Apa yang Harus Dilakukan Negara

Langkah pertama adalah membuka kemungkinan eskalasi sangkaan seiring perkembangan alat bukti. Penyidikan harus bertumpu pada forensik kimia, visum medis, analisis CCTV, penelusuran komunikasi, dan pembuktian relasi antar pelaku. Langkah kedua adalah memastikan perlindungan korban dan saksi berjalan efektif, termasuk melalui keterlibatan Komnas HAM dan LPSK. Langkah ketiga, yang tidak kalah penting, adalah menjadikan kasus ini sebagai momentum untuk menuntaskan reformasi hukum peradilan militer agar prinsip equality before the law tidak berhenti sebagai slogan konstitusional.

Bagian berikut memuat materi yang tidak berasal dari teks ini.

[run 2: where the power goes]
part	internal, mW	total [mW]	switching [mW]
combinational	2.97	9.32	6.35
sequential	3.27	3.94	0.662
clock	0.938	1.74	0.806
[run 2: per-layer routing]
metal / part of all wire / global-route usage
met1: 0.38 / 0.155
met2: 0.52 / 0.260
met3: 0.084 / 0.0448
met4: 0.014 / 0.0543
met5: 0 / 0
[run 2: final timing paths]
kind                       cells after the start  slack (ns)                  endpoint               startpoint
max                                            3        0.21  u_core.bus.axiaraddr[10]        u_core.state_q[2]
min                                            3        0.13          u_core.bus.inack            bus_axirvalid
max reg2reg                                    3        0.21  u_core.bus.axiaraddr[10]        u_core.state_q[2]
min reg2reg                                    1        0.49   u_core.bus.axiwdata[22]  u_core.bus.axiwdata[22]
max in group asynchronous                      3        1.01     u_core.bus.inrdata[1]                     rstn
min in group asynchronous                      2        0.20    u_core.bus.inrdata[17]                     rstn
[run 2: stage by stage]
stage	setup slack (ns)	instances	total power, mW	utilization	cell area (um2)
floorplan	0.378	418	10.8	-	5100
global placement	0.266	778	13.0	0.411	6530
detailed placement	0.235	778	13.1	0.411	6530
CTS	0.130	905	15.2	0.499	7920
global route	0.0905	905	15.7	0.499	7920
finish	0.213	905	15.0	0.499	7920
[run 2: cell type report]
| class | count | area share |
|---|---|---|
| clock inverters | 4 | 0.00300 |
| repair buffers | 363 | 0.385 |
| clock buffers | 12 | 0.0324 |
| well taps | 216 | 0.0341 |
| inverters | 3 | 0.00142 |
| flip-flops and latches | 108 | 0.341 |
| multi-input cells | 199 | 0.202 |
<file path="config.mk">
export PLATFORM = sky130hd
export DESIGN_NAME = char_sequencer_flat
export DESIGN_NICKNAME = d
export VERILOG_FILES = /design/src/rtl/char_sequencer_if.sv /design/src/rtl/char_sequencer.sv /design/src/flat_wrapper.sv
export SDC_FILE = /design/constraint.sdc
export NUM_CORES = 1
export LEC_CHECK = 0
export CORE_ASPECT_RATIO = 0.8
export CORE_MARGIN = 1.5
export CORE_UTILIZATION = 25
export CTS_BUF_LIST = sky130_fd_sc_hd__clkbuf_4 sky130_fd_sc_hd__clkbuf_8
export CTS_CLUSTER_DIAMETER = 150
export CTS_CLUSTER_SIZE = 14
export DETAILED_ROUTE_END_ITERATION = 7
export GPL_TIMING_DRIVEN = 0
export SLEW_MARGIN = 25
export SYNTH_ARGS = -nofsm -noshare
export SYNTH_HDL_FRONTEND = slang
export SYNTH_SLANG_ARGS = --single-unit
</file>
<file path="constraint.sdc">
create_clock -name pix_clk -period 6.4 [get_ports pix_clk]
set_clock_uncertainty 0.2 [all_clocks]
set_input_delay 1.28 -clock pix_clk [delete_from_list [all_inputs] [get_ports pix_clk]]
set_output_delay 1.28 -clock pix_clk [all_outputs]
set_load 0.01 [all_outputs]
</file>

Pada akhirnya, perkara Andrie Yunus bukan hanya soal pasal apa yang dipakai. Ini adalah batu uji untuk melihat apakah negara benar-benar mampu membuktikan bahwa kekerasan terhadap masyarakat sipil, terlebih yang diduga berkaitan dengan kerja pembelaan HAM, akan diusut sampai ke akar dan diadili dengan standar akuntabilitas yang setara. Jika negara gagal, maka yang rusak bukan hanya rasa aman korban, tetapi juga kepercayaan publik pada negara hukum itu sendiri.